Cabe então perguntar: essa explicação é verosímil?, tem razoabilidade?, cabe nas regras do bom senso?
A audição integral da gravação da audiência de julgamento e dos depoimentos nela produzidos, designadamente os depoimentos referidos na motivação da decisão recorrida, não nos deixa a mais pequena dúvida de que a criança foi levada ao autocarro para ser transportada neste para a escola.
Talvez por isso, a recorrente não impugna a decisão relativa aos factos 17, no qual foi dado como provado que o motorista e o vigilante «esqueceram-se da menor D… no autocarro» - o que pressupõe obviamente que ela já lá estava - e 27, no qual foi dado como provado que o vigilante retirou as crianças do autocarro «com excepção da menor D…» - o que significa que ela estava lá e foi deixada lá -!
Acresce que nem os réus motorista e vigilante do autocarro - que eram quem podia ter presenciado o facto - sustentam coisa diversa nas suas contestações, limitando-se a afirmar que não se aperceberam disso, quando a sua obrigação era precisamente a de saberem exactamente que crianças lhe eram entregues para transportarem!
Os factos 6 e 7 foram pois correctamente julgados provados e como tal se manterão.
A impugnação da decisão relativa ao facto do item 23 é também surpreendente.
Com efeito, bastava à recorrente ler com atenção a transcrição que fez no corpo das alegações do depoimento da psicóloga I… para, independentemente da forte ligação familiar desta testemunha aos próprios réus, constatar que mesmo esta testemunha afirmou considerar normal - «normativo», segundo as suas palavras - que a criança se tenha assustado por ter estado algumas horas sozinha no autocarro, sem ninguém que olhasse por ela, sem saber quando essa situação iria terminar.
Usando a fórmula da recorrente, caberia perguntar se não será normal, provável, verosímil e correspondente às regras da experiência comum e do bom senso que uma criança de três anos que se vê abandonada no interior de um autocarro e onde permanece sozinha durante várias horas sinta medo e insegurança e fique assustada? A resposta parece-nos de tal modo óbvia, que apenas se estranha como é possível defender o contrário. A decisão de julgar provado este facto afigura-se-nos, pois, igualmente correcta.

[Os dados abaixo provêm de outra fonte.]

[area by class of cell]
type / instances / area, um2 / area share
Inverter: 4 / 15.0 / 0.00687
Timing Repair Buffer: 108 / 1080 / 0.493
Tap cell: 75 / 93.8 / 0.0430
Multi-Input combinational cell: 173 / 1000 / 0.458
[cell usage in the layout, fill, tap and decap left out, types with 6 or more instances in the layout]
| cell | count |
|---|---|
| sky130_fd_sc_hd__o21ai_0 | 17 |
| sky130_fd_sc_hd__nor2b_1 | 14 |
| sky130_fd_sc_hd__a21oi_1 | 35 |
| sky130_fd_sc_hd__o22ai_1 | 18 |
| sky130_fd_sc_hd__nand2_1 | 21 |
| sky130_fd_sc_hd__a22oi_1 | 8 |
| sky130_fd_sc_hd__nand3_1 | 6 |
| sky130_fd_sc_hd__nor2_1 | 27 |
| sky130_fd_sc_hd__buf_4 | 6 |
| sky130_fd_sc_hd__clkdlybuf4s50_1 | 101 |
`flow/config.mk`:
```
export PLATFORM = sky130hd
export DESIGN_NAME = regfile
export DESIGN_NICKNAME = regfile
export VERILOG_FILES = /design/flow/design.v
export SDC_FILE = /design/flow/constraint.sdc
export NUM_CORES = 4
export LEC_CHECK = 1
export CORE_UTILIZATION = 50
```
`flow/constraint.sdc`:
```
current_design regfile

set clk_period 6.0
set clk_io_pct 0.2

create_clock -name clk0 -period $clk_period [get_ports {clk}]

set non_clock_inputs [all_inputs -no_clocks]
set_input_delay [expr $clk_period * $clk_io_pct] -clock clk0 $non_clock_inputs
set_output_delay [expr $clk_period * $clk_io_pct] -clock clk0 [all_outputs]
```
`flow/design.v`:
```
`timescale 1ns / 1ps
module regfile(
        input wire clk,
        input wire [4:0] reg1_addr,
        input wire [4:0] reg2_addr,
        input wire [4:0] dstreg_addr,
        input wire write_reg,
        input wire [31:0] dstreg_data,
        output wire [31:0]reg1_data,
        output wire [31:0]reg2_data
    );
    reg [31:0]register[31:0];
    assign reg1_data = register[reg1_addr];
    assign reg2_data = register[reg2_addr];
    initial begin
        register[5'b00000]<=32'h00000000;
    end
    always@(posedge clk)begin
        if(write_reg)begin
            if(dstreg_addr==5'b00000)begin
            end
            else register[dstreg_addr]<=dstreg_data;
        end
        else begin end
    end
endmodule
```
`flow/run.sh`:
```
#!/bin/bash
# OpenROAD 26Q1-2900-gdf79404cd8, Yosys 0.63+post, stock flow scripts
make -C /OpenROAD-flow-scripts/flow DESIGN_CONFIG=/design/flow/config.mk WORK_HOME=/design/flow/orfs finish
```
==> Changelog: implementation <==
## Flow update

* Row cnt at 114
* Async set-or-reset flop fraction in the synthesized netlist at 0%
* Residual DRC at 0
* Tmin final at 5.50 ns
* Psw at 0.00373 W
* IO Port Bufs at 112
* Max Cap Violations at 0
* Die area at 98,800 µm²
* #FFs+latches synth at 1,024
* Global Route Usage Sum at 34.1%
* Comb power frac at 9.6%
* Crit path max-delay cell type: clkdlybuf4s50_1
* Mapped Cells at 3,386
* Die Span X at 314 µm
* Core Region at 96,700 µm²
* P_int at 0.0125 W
* Critical path class: in2out
* H-tree depth at 3
* Hold buffers post-CTS at 0
* Warnings from Yosys at 1
* Max reg flops at 1,024
* Seq share, synth at 63.1%
* Largest Register: register
* Setup crit end kind: output port
* Wire per inst at 30.9 µm
* Peak supply drop at 0.232 mV
* Filler cell count at 7,177
* Clock power share at 41.1%
* Layout cells sized above 1 at 10.5%
* Cts bufs inserted at 108
* LEAKAGE at 20.7 nW
* Outcome: finished clean
* Syn_area_per_cell at 14.4 µm²
* Startpoint types: input port
* Final WL at 153,000 µm
* Drt initial violations at 2,304
* Area leader, netlist: edfxtp_1
* Final hold violations at 0
* Setup bufs post-CTS at 0
* Largest net degree at the start of global routing at 86
* Crit path DAT at 4.30 ns
* Storage cell area at 30,700 µm²
* Net Sw Frac at 23.0%
* Worst hold stages at 2
* Final number of max-transition violations at 0
* Worst path depth at 8
* Worst Tran Pin Value at 0.941 ns
* Post-Route Setup TNS at 0 ns
* Worst endpoint required time at 4.80 ns
* Global-route wire length before repair at 220,000 µm
* Vias in the first global route at 32,900
* Die Ht at 314 µm
* Vias at 31,600
* Relative slew slack at 37.3%
* Resize count post-CTS at 0
* TritonCTS clock tree: done
* Hpwl dp at 87,700 µm
* Post-Syn Area at 48,800 µm²
* Tightest Hold Check Type: in2reg
* Cell mode on critical path: clkdlybuf4s50_1
* RSZ-0062 raised after global routing: no
* Stage-log warning count at 26
* Antenna-violating nets left at 0
* Top flop regs: register (1024)
* Clock Sinks at 1,024
* CP cell instances: clkdlybuf4s50_1 -> and2_4 -> buf_12 -> a22o_1 -> nor3_1 -> a31oi_1 -> nand3_1 -> clkdlybuf4s50_1
* Layout Utilization at 57.8%
* Drt first pass iters at 5
* Layout area overhead at 14.6%
* Sequential share of power at 49.3%
* Yosys stat cell total at 3,386
* CP Buf/Inv Count at 3
* Post-synth top cells: edfxtp_1, mux2i_1, nand2_1
* Crit share post-route at 91.7%
* Gp weighted congestion at 0.900
* Fmax at 182 MHz
* Clock buffer depth at 3
* Area leader share at 63.1%
* Gr ovfl total at 0
* CP top delay family: buffers and inverters
* Pwr Density at 291 nW/µm²
* Ys flop type: edfxtp_1
* Slowest stage delay, CP at 0.63 ns
* CTS Root Cell: clkbuf_16
* EDFF count, synth at 1,024
* Initial core utilization at 50.4%
* Minimum hold slack at 1.33 ns
* # setup viols final at 0
* Post-synth cell types at 24
* Crit Path Max Fanout at 31
* I/O pin total at 113
* Worst-path clk slew at 0.06 ns
* Initial antenna violation count at 4
* Via density at 6.38
* Gate Area at 16,900 µm²
* Top cells by area: edfxtp_1, mux2i_1, a22oi_1
* YS chip area at 48,800 µm²
## ./config.mk

```make
export PLATFORM = sky130hd
export DESIGN_NAME = MASTER
export DESIGN_NICKNAME = MASTER
export VERILOG_FILES = /design/flow/design.v
export SDC_FILE = /design/flow/constraint.sdc
export NUM_CORES = 4
export LEC_CHECK = 1
export CORE_AREA = 10 10 95 95
export DIE_AREA = 0 0 105 105
```

## ./constraint.sdc

```tcl
current_design MASTER

set clk_period 3.8
set clk_io_pct 0.2

create_clock -name clk0 -period $clk_period [get_ports {CLK}]

set non_clock_inputs [all_inputs -no_clocks]
set_input_delay [expr $clk_period * $clk_io_pct] -clock clk0 $non_clock_inputs
set_output_delay [expr $clk_period * $clk_io_pct] -clock clk0 [all_outputs]
```

## ./design.v

```verilog
module MASTER(
    input transmit, MISO, CLK, reset, d_valid,
    input [7:0] data_in,
    output reg MOSI, SCLK, 
    output CS, done,
    output reg [7:0] rx
);
    parameter mode = 2'd3;  
    reg [4:0] ps, ns;
    reg [7:0] tx;
    assign CS = (ps == 5'd0);
    assign done = (ps==5'd19);
    always @(posedge CLK) begin
        if (reset) begin
            ps   <= 5'd0;
            tx   <= 8'd0;
            rx   <= 8'd0;
            MOSI <= 1'b0;
            SCLK <= mode[1];
        end else begin
            ps <= ns;
            if (ps == 5'd2) begin
                if(!mode[0])begin
		    MOSI<= data_in[7];
		    tx<= {data_in[6:0], 1'b0};
		end
		else
		    tx <= data_in;
                SCLK <= mode[1];
            end 
            else if (ps >= 5'd3 && ps <= 5'd18) begin
                SCLK <= !SCLK;
                if (SCLK == ^mode)
                    rx <= {rx[6:0], MISO};
                else begin
                    MOSI <= tx[7];
                    tx   <= {tx[6:0], 1'b0};
                end
            end
        end      
    end 
    always @(*) begin
        if(ps==5'd0)
            ns = transmit ? 5'd1 : 5'd0;
        else if(ps==5'd1)
            ns = d_valid? 5'd2:5'd1;
        else if(ps>=5'd2 && ps<=5'd18)
            ns = ps + 1'b1;
        else if(ps==5'd19)
            ns = transmit ? 5'd1 : 5'd0;
        else
            ns = 5'd0;
    end
endmodule
```
`./design.v`:
```
module SLAVE1(
    input  MOSI, SCLK, CS, reset, CLK,
    input [7:0]data_in,
    output reg MISO,
    output done,
    output reg[7:0]rx
    );
    parameter mode = 2'd3;  
    reg [4:0]count;
    reg [7:0]tx;
    reg t;
    wire rising,falling;
    assign rising= (SCLK && (!t));
    assign falling= (!SCLK && t);
    always@(posedge CLK)begin
        if(reset | CS)begin
            tx   <= 8'd0;
            rx   <= 8'd0;
            count<= 5'd0;
            t<= mode[1];
            MISO <= 1'b0;   
        end
        else begin
            t<=SCLK;
            if(count==5'b0)begin
		if(!mode[0])begin
		    MISO<= data_in[7];
		    tx<= {data_in[6:0], 1'b0};
		end
		else
		    tx <= data_in;
	    end
            if((^mode && falling)|(!(^mode) && rising))begin
                rx <= {rx[6:0], MOSI};
                count<=count+1;
            end
            if((^mode && rising)|(!(^mode) && falling))begin
                MISO<= tx[7];
                tx<= {tx[6:0], 1'b0};
                 count<=count+1;
            end
            if(count==5'd16)
                count<=5'd0;
        end
    end
assign done= (count==5'd16);  
endmodule
```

Improcede assim a impugnação da decisão sobre a matéria de facto.
C] matéria de direito:
Na sentença recorrida os réus foram todos condenados, solidariamente, a pagar as indemnizações por danos não patrimoniais, no valor de €1.500,00 à autora D… (filha) e no valor de €2.000,00 à autora B… (mãe).

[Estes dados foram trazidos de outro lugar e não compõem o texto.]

`config.mk`:
```
export PLATFORM = sky130hd
export DESIGN_NAME = pla_8721
export DESIGN_NICKNAME = pla_8721
export VERILOG_FILES = /design/flow/design.v
export SDC_FILE = /design/flow/constraint.sdc
export NUM_CORES = 4
export LEC_CHECK = 1
export CORE_AREA = 10 10 86 86
export DIE_AREA = 0 0 96 96
```
`constraint.sdc`:
```
current_design pla_8721

set clk_period 2.2
set clk_io_pct 0.2

create_clock -name clk0 -period $clk_period

set non_clock_inputs [all_inputs -no_clocks]
set_input_delay [expr $clk_period * $clk_io_pct] -clock clk0 $non_clock_inputs
set_output_delay [expr $clk_period * $clk_io_pct] -clock clk0 [all_outputs]
```
`design.v`:
```
module pla_8721(
    input rom_256,
    input va14,
    input charen,
    input hiram,
    input loram,
    input ba,
    input vma5,
    input vma4,
    input ms0,
    input ms1,
    input ms2,
    input ms3,
    input z80io,
    input z80en,
    input exrom,
    input game,
    input rw,
    input aec,
    input dmaack,
    input vicfix,
    input a10,
    input a11,
    input a12,
    input a13,
    input a14,
    input a15,
    input clk,
    output sden,
    output roml,
    output romh,
    output clrbnk,
    output from,
    output rom4,
    output rom3,
    output rom2,
    output rom1,
    output iocs,
    output dir,
    output reg dwe,
    output reg casenb,
    output vic,
    output ioacc,
    output gwe,
    output colram,
    output charom);
wire p0;
wire p1;
wire p2;
wire p3;
wire p4;
wire p5;
wire p6;
wire p7;
wire p8;
wire p9;
wire p10;
wire p11;
wire p12;
wire p13;
wire p14;
wire p15;
wire p16;
wire p17;
wire p18;
wire p19;
wire p20;
wire p21;
wire p22;
wire p23;
wire p24;
wire p25;
wire p26;
wire p27;
wire p28;
wire p29;
wire p30;
wire p31;
wire p32;
wire p33;
wire p34;
wire p35;
wire p36;
wire p37;
wire p39;
wire p40;
wire p41;
wire p42;
wire p43;
wire p44;
wire p45;
wire p46;
wire p47;
wire p48;
wire p49;
wire p50;
wire p51;
wire p52;
wire p53;
wire p54;
wire p55;
wire p56;
wire p57;
wire p58;
wire p59;
wire p60;
wire p61;
wire p62;
wire p63;
wire p64;
wire p65;
wire p66;
wire p67;
wire p68;
wire p69;
wire p70;
wire p71;
wire p72;
wire p74;
wire p75;
wire p76;
wire p77;
wire p78;
wire p79;
wire p80;
wire p81;
wire p82;
wire p83;
wire p84;
wire p85;
wire p86;
wire p87;
wire p88;
wire p89;
wire casenb_int;
wire casenb_latch;
assign p0 = charen && hiram && ba && !ms3 && game &&  rw && aec && a12 && !a13 && a14 && a15;
assign p1 = charen && hiram &&      !ms3 && game && !rw && aec && a12 && !a13 && a14 && a15;
assign p2 = charen && loram && ba && !ms3 && game &&  rw && aec && a12 && !a13 && a14 && a15;
assign p3 = charen && loram &&      !ms3 && game && !rw && aec && a12 && !a13 && a14 && a15;
assign p4 = charen && hiram && ba && !ms3 && !exrom && !game &&  rw && aec && a12 && !a13 && a14 && a15;
assign p5 = charen && hiram &&      !ms3 && !exrom && !game && !rw && aec && a12 && !a13 && a14 && a15;
assign p6 = charen && loram && ba && !ms3 && !exrom && !game &&  rw && aec && a12 && !a13 && a14 && a15;
assign p7 = charen && loram &&      !ms3 && !exrom && !game && !rw && aec && a12 && !a13 && a14 && a15;
assign p8 = ba && !ms3 && exrom && !game &&  rw && aec && a12 && !a13 && a14 && a15;
assign p9 =      !ms3 && exrom && !game && !rw && aec && a12 && !a13 && a14 && a15;
assign p10 = ba && !ms2 && ms3 && z80en &&  rw && aec && a12 && !a13 && a14 && a15;
assign p11 =      !ms2 && ms3 && z80en && !rw && aec && a12 && !a13 && a14 && a15;
assign p12 = charen && hiram && ba && !ms3 && game &&  rw && aec && !a10 && !a11 && a12 && !a13 && a14 && a15;
assign p13 = charen && hiram &&      !ms3 && game && !rw && aec && !a10 && !a11 && a12 && !a13 && a14 && a15;
assign p14 = charen && loram && ba && !ms3 && game &&  rw && aec && !a10 && !a11 && a12 && !a13 && a14 && a15;
assign p15 = charen && loram &&      !ms3 && game && !rw && aec && !a10 && !a11 && a12 && !a13 && a14 && a15;
assign p16 = charen && hiram && ba && !ms3 && !exrom && !game &&  rw && aec && !a10 && !a11 && a12 && !a13 && a14 && a15;
assign p17 = charen && hiram &&      !ms3 && !exrom && !game && !rw && aec && !a10 && !a11 && a12 && !a13 && a14 && a15;
assign p18 = charen && loram && ba && !ms3 && !exrom && !game &&  rw && aec && !a10 && !a11 && a12 && !a13 && a14 && a15;
assign p19 = charen && loram &&      !ms3 && !exrom && !game && !rw && aec && !a10 && !a11 && a12 && !a13 && a14 && a15;
assign p20 = ba && !ms3 && exrom && !game &&  rw && aec && !a10 && !a11 && a12 && !a13 && a14 && a15;
assign p21 =      !ms3 && exrom && !game && !rw && aec && !a10 && !a11 && a12 && !a13 && a14 && a15;
assign p22 = ba && !ms2 && ms3 && z80en &&  rw && aec && !a10 && !a11 && a12 && !a13 && a14 && a15;
assign p23 =      !ms2 && ms3 && z80en && !rw && aec && !a10 && !a11 && a12 && !a13 && a14 && a15;
assign p24 = charen && hiram && ba && !ms3 && game &&  rw && aec && !a10 && a11 && a12 && !a13 && a14 && a15;
assign p25 = charen && hiram &&      !ms3 && game && !rw && aec && !a10 && a11 && a12 && !a13 && a14 && a15;
assign p26 = charen && loram && ba && !ms3 && game &&  rw && aec && !a10 && a11 && a12 && !a13 && a14 && a15;
assign p27 = charen && loram &&      !ms3 && game && !rw && aec && !a10 && a11 && a12 && !a13 && a14 && a15;
assign p28 = charen && hiram && ba && !ms3 && !exrom && !game &&  rw && aec && !a10 && a11 && a12 && !a13 && a14 && a15;
assign p29 = charen && hiram &&      !ms3 && !exrom && !game && !rw && aec && !a10 && a11 && a12 && !a13 && a14 && a15;
assign p30 = charen && loram && ba && !ms3 && !exrom && !game &&  rw && aec && !a10 && a11 && a12 && !a13 && a14 && a15;
assign p31 = charen && loram &&      !ms3 && !exrom && !game && !rw && aec && !a10 && a11 && a12 && !a13 && a14 && a15;
assign p32 = ba && !ms3 && exrom && !game &&  rw && aec && !a10 && a11 && a12 && !a13 && a14 && a15;
assign p33 =      !ms3 && exrom && !game && !rw && aec && !a10 && a11 && a12 && !a13 && a14 && a15;
assign p34 = ba && !ms2 && ms3 && z80en &&  rw && aec && !a10 && a11 && a12 && !a13 && a14 && a15;
assign p35 =      !ms2 && ms3 && z80en && !rw && aec && !a10 && a11 && a12 && !a13 && a14 && a15;
assign p36 = !aec;
assign p37 = !rw && aec && !a10 && a11 && a12 && !a13 && a14 && a15;
assign p39 = !charen && hiram && !ms3 &&           game && rw && aec && a12 && !a13 && a14 && a15;
assign p40 = !charen && loram && !ms3 &&           game && rw && aec && a12 && !a13 && a14 && a15;
assign p41 = !charen && hiram && !ms3 && !exrom && !game && rw && aec && a12 && !a13 && a14 && a15;
assign p42 = va14 && !vma5 && vma4 && !ms3          &&  game && !aec;
assign p43 = va14 && !vma5 && vma4 && !ms3 && !exrom && !game && !aec;
assign p44 = !ms0 && !ms1 && ms2 && ms3 && z80en && rw && aec && a12 && !a13 && a14 && a15;
assign p45 = hiram && loram && !ms3 && !exrom && rw && aec && !a13 && !a14 && a15;
assign p46 = !ms3 && exrom && !game && aec && !a13 && !a14 && a15;
assign p47 = ms0 && !ms1 && ms3 && rw && aec && !a14 && a15;
assign p48 = !ms0 && ms1 && ms3 && rw && aec && !a14 && a15;
assign p49 = hiram && !ms3 && !exrom && !game && rw && aec && a13 && !a14 && a15;
assign p50 = !ms3 && exrom && !game && aec && a13 && a14 && a15;
assign p51 = vma5 && vma4 && !ms3 && exrom && !game && !aec;
assign p52 =  ms0 && !ms1 && ms3 && rw && aec && !a12 && !a13 && a14 && a15;
assign p53 = !ms0 &&  ms1 && ms3 && rw && aec && !a12 && !a13 && a14 && a15;
assign p54 = !ms0 && !ms1 && ms3 && rw && aec && !a12 && !a13 && a14 && a15;
assign p55 = !ms0 && !ms1 && z80io && !z80en && rw && aec && !a12 && !a13 && !a14 && !a15;
assign p56 = !ms0 && !ms1 && ms3 && rw && aec && !a14 &&  a15;
assign p57 = !ms0 && !ms1 && ms3 && rw && aec &&  a14 && !a15;
assign p58 = hiram         && !ms3          &&  game && rw && aec && a13 &&  a14 && a15;
assign p59 = hiram         && !ms3 && !exrom && !game && rw && aec && a13 &&  a14 && a15;
assign p60 = hiram && loram && !ms3          &&  game && rw && aec && a13 && !a14 && a15;
assign p61 = !z80io && !z80en && aec && !a10 && !a11 && a12 && !a13 && a14 && a15;
assign p62 = !z80io && !z80en && aec               && a12 && !a13 && a14 && a15;
assign p63 = !z80io && !z80en && aec && !a10 &&  a11 && a12 && !a13 && a14 && a15;
assign p64 = !rw && aec;
assign p65 =  rw && aec;
assign p66 = !aec;
assign p67 = !ms2 && !z80en       && aec && !a10 && !a11 && a12 && !a13 && !a14 && !a15;
assign p68 = !ms2 && !z80en && !rw && aec && !a10 && !a11 && a12 && !a13 && !a14 && !a15;
assign p69 = !charen && !vma5 && vma4 && ms3 && !aec && dmaack;
assign p70 = !rom_256 && !ms0 && !ms1 && ms3 && rw && aec               && a14 && !a15;
assign p71 = !rom_256 && !ms0 && !ms1 && ms3 && rw && aec && !a12 && !a13 && a14 &&  a15;
assign p72 = !rom_256 && !ms0 && !ms1 && z80io && !z80en && rw && aec && !a12 && !a13 && !a14 && !a15;
assign p74 = rw && !aec && vicfix;
assign p75 =            !ms0 && !ms1       && ms3 && rw && aec       &&  a13 && a14 && a15;
assign p76 = !rom_256 && !ms0 && !ms1       && ms3 && rw && aec       &&  a13 && a14 && a15;
assign p77 =            !ms0 &&  ms1       && ms3 && rw && aec       &&  a13 && a14 && a15;
assign p78 =            !ms0 &&  ms1 && ms2 && ms3 && rw && aec && a12 && !a13 && a14 && a15;
assign p79 =             ms0 && !ms1       && ms3 && rw && aec       &&  a13 && a14 && a15;
assign p80 =             ms0 && !ms1 && ms2 && ms3 && rw && aec && a12 && !a13 && a14 && a15;
assign p81 = !ms3 && exrom && !game && aec &&  a12        && !a14 && !a15;
assign p82 = !ms3 && exrom && !game && aec        &&  a13 && !a14;
assign p83 = !ms3 && exrom && !game && aec               &&  a14 && !a15;
assign p84 = !ms3 && exrom && !game && aec && !a12 && !a13 &&  a14 &&  a15;
assign p85 = !loram && ms3 &&  aec;
assign p86 = !hiram && ms3 && !aec;
assign sden = p42 || p43 || p66 || p69;
assign roml = p45 || p46 || p47;
assign romh = p49 || p50 || p51 || p52 || p79 || p80;
assign clrbnk = p85 || p86;
assign from = p48 || p53 || p77 || p78;
assign rom4 = p54 || p55 || p75;
assign rom3 = p56 || p70;
assign rom2 = p57;
assign rom1 = p58 || p59 || p60 || p71 || p72 || p76;
assign iocs = p0 || p1 || p2 || p3 || p4 || p5 || p6 || p7 || p8 || p9 || p10 || p11 || p62;
assign dir = p12 || p14 || p16 || p18 || p20 || p22 || p24 || p26 || p28 || p30 || p32 || p34 || p39 || p40 || p41 || p44 || p65;
assign vic = p12 || p13 || p14 || p15 || p16 || p17 || p18 || p19 || p20 || p21 || p22 || p23 || p61;
assign ioacc = p0 || p1 || p2 || p3 || p4 || p5 || p6 || p7 || p8 || p9 || p10 || p11 || 
               p12 || p13 || p14 || p15 || p16 || p17 || p18 || p19 || p20 || p21 || p22 || p23 || p61 || p62;
assign gwe = p37 || p68;
assign colram = p24 || p25 || p26 || p27 || p28 || p29 || p30 || p31 || p32 || p33 || p34 || p35 || p36 || p63 || p67;
assign charom = p39 || p40 || p41 || p42 || p43 || p44 || p69;
assign casenb_latch = clk || p74;
assign casenb_int = p0 || p1 || p2 || p3 || p4 || p5 || p6 || p7 || p8 || p9
                || p10 || p11 || p12 || p13 || p14 || p15 || p16 || p17 || p18 || p19
                || p20 || p21 || p22 || p23 || p39 || p40 || p41 || p42 || p43 || p44
                || p45 || p46 || p47 || p48 || p49 || p50 || p51 || p52 || p53 || p54
                || p55 || p56 || p57 || p58 || p59 || p60 || p61 || p62 || p63 || p67
                || p69 || p70 || p71 || p72 || p75 || p76 || p77 || p78 || p79 || p80
                || p81 || p82 || p83 || p84;
always @ (clk or p64)
  if (clk)
    dwe <= p64;
always @ (casenb_latch or casenb_int)
  if (casenb_latch)
    casenb <= casenb_int;
endmodule
```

Desta decisão recorre apenas a ré sociedade, não recorreram os réus motorista e vigilantes.
No tocante à indemnização fixada à menor a ré sociedade apenas funda o pedido de revogação da decisão na modificação da matéria de facto, que, como ficou já decidido, improcedeu.

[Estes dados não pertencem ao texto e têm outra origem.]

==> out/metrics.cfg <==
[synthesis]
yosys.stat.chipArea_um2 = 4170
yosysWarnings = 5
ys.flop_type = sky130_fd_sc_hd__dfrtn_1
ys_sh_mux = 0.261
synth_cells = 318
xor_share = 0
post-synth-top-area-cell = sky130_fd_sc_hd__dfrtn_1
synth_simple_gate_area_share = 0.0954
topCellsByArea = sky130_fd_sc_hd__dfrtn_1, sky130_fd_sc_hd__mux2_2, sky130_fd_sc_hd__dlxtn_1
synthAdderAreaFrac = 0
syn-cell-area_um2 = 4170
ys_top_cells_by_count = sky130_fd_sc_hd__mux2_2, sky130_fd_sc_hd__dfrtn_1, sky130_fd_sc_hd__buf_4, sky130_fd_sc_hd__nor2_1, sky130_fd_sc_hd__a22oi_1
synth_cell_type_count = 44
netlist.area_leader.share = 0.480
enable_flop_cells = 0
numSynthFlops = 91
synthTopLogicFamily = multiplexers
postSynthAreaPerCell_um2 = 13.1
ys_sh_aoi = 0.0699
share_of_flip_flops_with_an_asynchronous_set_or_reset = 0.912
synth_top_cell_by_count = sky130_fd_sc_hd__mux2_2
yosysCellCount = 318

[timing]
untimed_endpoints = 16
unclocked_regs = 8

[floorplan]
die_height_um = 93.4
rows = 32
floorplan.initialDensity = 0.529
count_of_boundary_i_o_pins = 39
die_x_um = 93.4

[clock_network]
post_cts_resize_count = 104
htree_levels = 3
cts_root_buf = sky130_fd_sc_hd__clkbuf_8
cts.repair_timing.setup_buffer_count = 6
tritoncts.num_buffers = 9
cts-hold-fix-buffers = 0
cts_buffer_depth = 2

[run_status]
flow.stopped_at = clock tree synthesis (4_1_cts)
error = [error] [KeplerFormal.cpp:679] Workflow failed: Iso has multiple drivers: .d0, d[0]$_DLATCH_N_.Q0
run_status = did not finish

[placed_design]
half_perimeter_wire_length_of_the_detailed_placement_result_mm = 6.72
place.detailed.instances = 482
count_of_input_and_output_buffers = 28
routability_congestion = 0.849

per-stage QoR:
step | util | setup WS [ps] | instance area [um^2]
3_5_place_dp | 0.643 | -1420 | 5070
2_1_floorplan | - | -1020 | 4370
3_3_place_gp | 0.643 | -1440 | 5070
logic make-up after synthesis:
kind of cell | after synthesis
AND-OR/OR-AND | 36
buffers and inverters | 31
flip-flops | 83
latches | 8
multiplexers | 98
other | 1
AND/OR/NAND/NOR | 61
`run.sh`:
```
#!/bin/bash
# OpenROAD 26Q1-2900-gdf79404cd8, Yosys 0.63+post, stock flow scripts
make -C /OpenROAD-flow-scripts/flow DESIGN_CONFIG=/design/flow/config.mk WORK_HOME=/design/flow/orfs finish
```
`config.mk`:
```
export PLATFORM = sky130hd
export DESIGN_NAME = top_system
export DESIGN_NICKNAME = top_system
export VERILOG_FILES = /design/flow/design.v
export SDC_FILE = /design/flow/constraint.sdc
export NUM_CORES = 4
export LEC_CHECK = 1
export CORE_AREA = 10 10 70 70
export DIE_AREA = 0 0 80 80
```
`constraint.sdc`:
```
current_design top_system

set clk_period 1.2
set clk_io_pct 0.2

create_clock -name clk0 -period $clk_period [get_ports {aclk}]

set non_clock_inputs [all_inputs -no_clocks]
set_input_delay [expr $clk_period * $clk_io_pct] -clock clk0 $non_clock_inputs
set_output_delay [expr $clk_period * $clk_io_pct] -clock clk0 [all_outputs]
```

A recorrente não suscita qualquer questão de direito relativa à aplicação do direito aos factos para fundamentar a revogação da decisão dessa parte, pelo que não é objecto de recurso nem pode ser apreciado o modo como essa aplicação foi feita da sentença recorrida e conduziu à decisão de condenação no pagamento à autora menor.
Nessa medida, no que concerne à matéria de direito o objecto do recurso é composto exclusivamente pela decisão de condenação no pagamento de indemnização à autora B… (mãe).
Para condenar no pagamento da indemnização à mãe, o Mmo. Juiz a quo entendeu que a menor D… ficou sozinha no interior do autocarro durante várias horas, aí esquecida pelo motorista e pelo vigilante do autocarro que a deveriam ter transportado e deixado na respectiva escola, e, por esse motivo, a mãe, em resultado do pânico que vivenciou ao tomar conhecimento disso e até encontrar a filha, sofreu uma «violação dos seus direitos de personalidade» - nas dimensões de «direito à tranquilidade», «direito ao repouso», «direito à sua integridade moral e à paz de espírito» - geradora de um dano próprio, o qual é indemnizável.
A recorrente insurge-se contra este entendimento, defendendo que dessa forma o tribunal a quo «considerou indemnizáveis os danos de natureza não patrimonial sofridos por um familiar da vítima directa da conduta geradora de responsabilidade civil extra-contratual», o que vai contra o disposto nos artigos 483.º e 496.º do Código Civil que apenas prevêem a indemnização dos danos reflexos ou indirectos nos casos de morte da vítima, sendo certo que no Acórdão de Uniformização de Jurisprudência n.º 6/2014 o Supremo Tribunal de Justiça admite a interpretação extensiva daqueles preceitos em relação a danos não patrimoniais do terceiro que sejam particularmente graves e estejam associados a danos da vítima também particularmente graves, o que de forma alguma aqui ocorre.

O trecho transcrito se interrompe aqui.